Veratrum species were a subject of many molecular analyses [1, 2, 6, 33–35]. Kim et al. conducted maximum parsimony and Bayesian inference based on ITS and cpDNA regions (matK, psbA-trnH, rpl16, and trnS-G)to re-examine the taxonomic status and phylogenetic relationships within Veratrum in Korea and Japan [33]. An analysis using the sequences of ITS, trnL-F, and atpB-rbcL indicated that Veratrum possibly originated in East Asia and radiated across the Northern Hemisphere, but most of the species were not well distinguished [6]. Previous studies have significantly advanced the phylogeny and taxonomy of genus Veratrum.

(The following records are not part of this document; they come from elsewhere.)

==> build 23 <==
==> flow/design.v <==
module alu (
    input  [18:0] a,
    input  [18:0] b,
    input  [4:0]  opcode,
    output reg [37:0] outau
);
always @(*) begin
    case (opcode)
        5'b00000: outau = {19'b0, a + b};         
        5'b00001: outau = {19'b0, a - b};         
        5'b00010: outau = a * b;                  
        5'b00011: outau = (b != 0) ? {19'b0, a / b} : 38'b0;  
        5'b00100: outau = {19'b0, a + 19'd1};     
        5'b00101: outau = {19'b0, a - 19'd1};     
        5'b00110: outau = {19'b0, a & b};         
        5'b00111: outau = {19'b0, a | b};         
        5'b01000: outau = {19'b0, a ^ b};         
        5'b01001: outau = {19'b0, ~a};            
        default : outau = 38'b0;                  
    endcase
end
endmodule
module program_counter (
    input clk,
    input rst,
    input pc_enable,
    input [1:0] pc_sel,            
    input [18:0] target_addr,      
    output reg [18:0] pc
);
always @(posedge clk or posedge rst) begin
    if (rst) begin
        pc <= 19'd0;
    end 
    else if (pc_enable) begin
        case (pc_sel)
            2'b00: pc <= pc + 1;         
            2'b01: pc <= target_addr;        
            2'b10: pc <= target_addr;        
            2'b11: pc <= target_addr;        
        endcase
    end
end
endmodule
module inst_reg (
    input clk,
    input load_IR,
    input [18:0] ins,               
    output reg [4:0] opcode,        
    output reg [3:0] rs1, rs2, rd,  
    output reg [13:0] addr_imm,     
    output reg [5:0] branch_offset  
);
    localparam OPC_ADD   = 5'd0,
               OPC_SUB   = 5'd1,
               OPC_MUL   = 5'd2,
               OPC_DIV   = 5'd3,
               OPC_INC   = 5'd4,
               OPC_DEC   = 5'd5,
               OPC_AND   = 5'd6,
               OPC_OR    = 5'd7,
               OPC_XOR   = 5'd8,
               OPC_NOT   = 5'd9,
               OPC_LD    = 5'd10,
               OPC_ST    = 5'd11,
               OPC_BEQ   = 5'd12,
               OPC_BNE   = 5'd13,
               OPC_JMP   = 5'd14,
               OPC_CALL  = 5'd15;
    always @(posedge clk) begin
        if (load_IR) begin
            opcode <= ins[18:14];
            rs1 <= 4'd0;
            rs2 <= 4'd0;
            rd <= 4'd0;
            addr_imm <= 14'd0;
            branch_offset <= 6'd0;
            case (ins[18:14])
                OPC_ADD, OPC_SUB, OPC_MUL, OPC_DIV,
                OPC_INC, OPC_DEC, OPC_AND, OPC_OR,
                OPC_XOR, OPC_NOT: begin
                    rs1 <= ins[13:10];
                    rs2 <= ins[9:6];
                    rd  <= ins[5:2];
                end
                OPC_LD, OPC_ST: begin
                    rs1 <= ins[13:10];             
                    rs2 <= ins[9:6];               
                    addr_imm <= {8'd0, ins[5:0]};  
                end
                OPC_BEQ, OPC_BNE: begin
                    rs1 <= ins[13:10];            
                    rs2 <= ins[9:6];              
                    branch_offset <= ins[5:0];    
                end
                OPC_JMP, OPC_CALL: begin
                    addr_imm <= ins[13:0];        
                end
                default: begin
                end
            endcase
        end
    end
endmodule
module reg_file (
    input clk,
    input rst,
    input reg_write,                  
    input [4:0] read_reg1,            
    input [4:0] read_reg2,            
    input [4:0] write_reg,            
    input [18:0] write_data,          
    output [18:0] read_data1,         
    output [18:0] read_data2          
);
    reg [18:0] registers [0:31];
    assign read_data1 = registers[read_reg1];
    assign read_data2 = registers[read_reg2];
    integer i;
    always @(posedge clk or posedge rst) begin
        if (rst) begin
            for (i = 0; i < 32; i = i + 1)
                registers[i] <= 19'd0;
        end else if (reg_write) begin
                        registers[write_reg] <= write_data;
        end
    end
endmodule
module control_unit (
    input clk, rst,
    input [4:0] opcode,                     	 
    input regs_equal,				 
    output reg mem_read,			 
    output reg mem_write,			 
    output reg reg_write,			 
    output reg load_IR,				 
    output reg pc_enable,			 
    output reg [4:0] ALU_op,			 
    output reg [1:0] pc_sel,			 
    output halted				 
);
    parameter FETCH = 3'b000, EXECUTE = 3'b001, MEMORY = 3'b010,
              WRITBK = 3'b011, CONTROL = 3'b100, HALT = 3'b101;
    reg [2:0] state, next_state;
    assign halted = (state == HALT);
    always @(posedge clk or posedge rst) begin
        if (rst)
            state <= FETCH;
        else
            state <= next_state;
    end
    always @(*) begin
        case (state)
            FETCH: next_state = EXECUTE;
            EXECUTE: begin
                case (opcode)
                    5'b01010, 5'b01011: next_state = MEMORY;   				 
                    5'b01100, 5'b01101, 5'b01110, 5'b01111: next_state = CONTROL;	 
                    5'b00000, 5'b00001, 5'b00010, 5'b00011, 5'b00100,
                    5'b00101, 5'b00110, 5'b00111, 5'b01000, 5'b01001: next_state = WRITBK;  
                    5'b11111: next_state = HALT;					 
                    default: next_state = FETCH;					 
                endcase
            end
            MEMORY: begin
                if (opcode == 5'b01010)
                    next_state = WRITBK;	  
                else
                    next_state = FETCH;  	 
            end
            WRITBK: next_state = FETCH;
            CONTROL: next_state = FETCH;
            HALT: next_state = HALT;
            default: next_state = FETCH;
        endcase
    end
    always @(*) begin
        mem_read = 0;
        mem_write = 0;
        reg_write = 0;
        load_IR = 0;
        pc_enable = 0;
        ALU_op = 5'b00000;
        pc_sel = 2'b00;
        case (state)
            FETCH: begin
                mem_read = 1;
                load_IR = 1;
                pc_enable = 1;
                pc_sel = 2'b00;
            end
            EXECUTE: begin
                ALU_op = opcode;
            end
            MEMORY: begin
                if (opcode == 5'b01010)
                    mem_read = 1;        
                else
                    mem_write = 1;       
            end
            WRITBK: begin
                ALU_op = opcode;
                if (opcode != 5'b01011)  
                    reg_write = 1;
            end
            CONTROL: begin
                case (opcode)
                    5'b01100: begin pc_enable = regs_equal;  pc_sel = 2'b01; end  
                    5'b01101: begin pc_enable = !regs_equal; pc_sel = 2'b01; end  
                    5'b01110, 5'b01111: begin pc_enable = 1; pc_sel = 2'b10; end  
                    default: ;
                endcase
            end
            default: ;
        endcase
    end
endmodule
module top_module (
    input clk,
    input rst,
    output [18:0] imem_addr,               
    input  [18:0] imem_rdata,              
    output [8:0]  dmem_addr,               
    input  [18:0] dmem_rdata,              
    output [18:0] dmem_wdata,              
    output        dmem_we,                 
    output        halt                     
);
    wire [4:0] opcode;
    wire [3:0] rs1, rs2, rd;
    wire [13:0] addr_imm;
    wire [5:0] branch_offset;
    wire [4:0] alu_opcode;
    wire [1:0] pc_sel;
    wire [18:0] reg_data1, reg_data2;
    wire [37:0] alu_result;
    wire mem_read, mem_write, reg_write, load_IR, pc_enable;
    wire [18:0] pc_value;
    wire [18:0] target_addr;
    reg [18:0] mem_read_data;
    always @(posedge clk) begin
        if (mem_read)
            mem_read_data <= dmem_rdata;
    end
    wire is_load = (opcode == 5'b01010);
    wire [3:0]  wb_reg  = is_load ? rs2 : rd;
    wire [18:0] wb_data = is_load ? mem_read_data : alu_result[18:0];
    wire [18:0] ea      = reg_data1 + {5'd0, addr_imm};
    assign imem_addr  = pc_value;
    assign dmem_addr  = ea[8:0];
    assign dmem_wdata = reg_data2;
    assign dmem_we    = mem_write;
    assign target_addr = (pc_sel == 2'b01) ? (pc_value + {{13{branch_offset[5]}}, branch_offset}) : {5'd0, addr_imm};
    program_counter PC (
        .clk(clk),
        .rst(rst),
        .pc_enable(pc_enable),
        .pc_sel(pc_sel),
        .target_addr(target_addr),
        .pc(pc_value)
    );
    inst_reg IR (
        .clk(clk),
        .load_IR(load_IR),
        .ins(imem_rdata),
        .opcode(opcode),
        .rs1(rs1),
        .rs2(rs2),
        .rd(rd),
        .addr_imm(addr_imm),
        .branch_offset(branch_offset)
    );
    control_unit CU (
        .clk(clk),
        .rst(rst),
        .opcode(opcode),
        .regs_equal(reg_data1 == reg_data2),
        .mem_read(mem_read),
        .mem_write(mem_write),
        .reg_write(reg_write),
        .load_IR(load_IR),
        .pc_enable(pc_enable),
        .ALU_op(alu_opcode),
        .pc_sel(pc_sel),
        .halted(halt)
    );
    reg_file RF (
        .clk(clk),
        .rst(rst),
        .reg_write(reg_write),
        .read_reg1({1'b0, rs1}),
        .read_reg2({1'b0, rs2}),
        .write_reg({1'b0, wb_reg}),
        .write_data(wb_data),
        .read_data1(reg_data1),
        .read_data2(reg_data2)
    );
    alu ALU (
        .a(reg_data1),
        .b(reg_data2),
        .opcode(alu_opcode),
        .outau(alu_result)
    );
endmodule
==> flow/run.sh <==
#!/bin/bash
# the make line also repeats each setting of config.mk as NAME=value (left out here)
make -C /OpenROAD-flow-scripts/flow DESIGN_CONFIG=/design/flow/config.mk WORK_HOME=/design/flow/orfs CLKGATE_MAP_FILE= finish
==> flow/config.mk <==
export PLATFORM = sky130hd
export DESIGN_NAME = top_module
export DESIGN_NICKNAME = top_module
export VERILOG_FILES = /design/flow/design.v
export SDC_FILE = /design/flow/constraint.sdc
export NUM_CORES = 4
export LEC_CHECK = 0
export ABC_AREA = 0
export CAP_MARGIN = 20
export CORE_ASPECT_RATIO = 0.5
export CORE_MARGIN = 2
export CORE_UTILIZATION = 17
export GPL_ROUTABILITY_DRIVEN = 1
export MAX_ROUTING_LAYER = met5
export PLACE_DENSITY = 0.81
export SETUP_SLACK_MARGIN = -0.77
export SLEW_MARGIN = 20
==> flow/constraint.sdc <==
create_clock -name core_clock -period 60.5 [get_ports {clk}]
set_input_delay 12.1000 -clock core_clock [delete_from_list [all_inputs] [get_ports {clk}]]
set_output_delay 12.1000 -clock core_clock [all_outputs]
set_load 0.01 [all_outputs]
==> build 7: changes against build 23 <==
- ABC_AREA: 0 -> 1
- CORE_UTILIZATION: 17 -> 69
- CTS_CLUSTER_SIZE: default -> 96
- GPL_ROUTABILITY_DRIVEN: 1 -> default
- MAX_ROUTING_LAYER: met5 -> default
- PLACE_DENSITY: 0.81 -> default
- SETUP_SLACK_MARGIN: -0.77 -> default
- TNS_END_PERCENT: default -> 15
==> flow/constraint.sdc (replaced) <==
create_clock -name core_clock -period 11.8 [get_ports {clk}]
set_input_delay 2.3600 -clock core_clock [delete_from_list [all_inputs] [get_ports {clk}]]
set_output_delay 2.3600 -clock core_clock [all_outputs]
set_load 0.01 [all_outputs]
==> results <==
Sequential cell area fraction in the yosys report: build 23 24.9%; build 7 25.1%
Mux contribution to synthesized area: build 23 4.98%; build 7 0%
Setup fix buffers added after clock tree synthesis: build 23 0; build 7 124
Post-synthesis chip area from yosys: build 23 0.0397 mm^2; build 7 0.0395 mm^2
Last weighted congestion value of the routability-driven placer: build 23 1.06; build 7 1.14
Fp_density: build 23 17.1%; build 7 70.5%
Detailed placer's ending HPWL: build 23 125000 um; build 7 130000 um
Die extent in y: build 23 346 um; build 7 173 um
Post-CTS sizing: build 23 0; build 7 151
AND/OR/NAND/NOR Cells, Area Fraction: build 23 17.9%; build 7 29.6%
CTS Buf Count: build 23 41; build 7 40
Post-synthesis instance total: build 23 4796; build 7 5724
Instance area at placement: build 23 0.0446 mm^2; build 7 0.0492 mm^2
Post-Synthesis Cell Area: build 23 0.0397 mm^2; build 7 0.0395 mm^2
# Cells Yosys: build 23 4796; build 7 5724
Xor/xnor share of the synthesized area: build 23 4.22%; build 7 3.99%
AND-OR/OR-AND share of the synthesized area: build 23 24.3%; build 7 14.7%
Area fraction of the dominant cell type after synthesis: build 23 20.6%; build 7 20.7%
Run status: build 23 finished clean; build 7 aborted with a tool error
Failing step: build 23 -; build 7 global routing (5_1_grt)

However, due to limited resolution of molecular phylogeny and insufficient sampling of Asiatic species, phylogenetic relationships among the species of the main clades (sections and subsections), particularly among the species from East Asia, are still poorly understood [1, 2, 6]. These shortcomings motivated our study.
The chloroplast genome of higher plants is relatively conservative in its structure, being a double-stranded circular molecule of 120–160 kb in length and comprising a large single-copy (LSC) region and a small single-copy (SSC) region, separated by two identical copies of inverted repeats (IRs) regions [34–36]. The cp genome has been widely used for evolutionary, taxonomic and species diversity studies due to such features as highly conserved genome structure, maternal inheritance, low to moderate evolutionary rate and low effective population sizes [36, 37]. The cp genomes have been showed to be effective in resolving problematic phylogenetic relationships at different taxonomic levels [38–41]. Up to now, however, the plastomes of only a few Veratrum species have been sequenced, and the data accumulated are still deficient for the clarification of the internal relationships of the family [35, 42–44]. Hence, we attempted to explore more Veratrum and its related species phylogenetic relationships with chloroplast genomics.
Here, we sequenced, assembled and annotated the complete cp genomes of ten Veratrum species using the next-generation sequencing platform, and performed the first comprehensive analysis of Veatrum species from China. This study aimed to: (1) establish and characterize the newly sequenced plastomes of ten Veratrum species; (2) examine the variations of SSRs and LSRs among these plastomes plus two previously published plastomes of Veratrum; (3) discover the most variable regions that could be used as DNA barcodes for Veratrum; (4) and reconstruct phylogenetic relationships among the Veratrum species using the plastome sequences.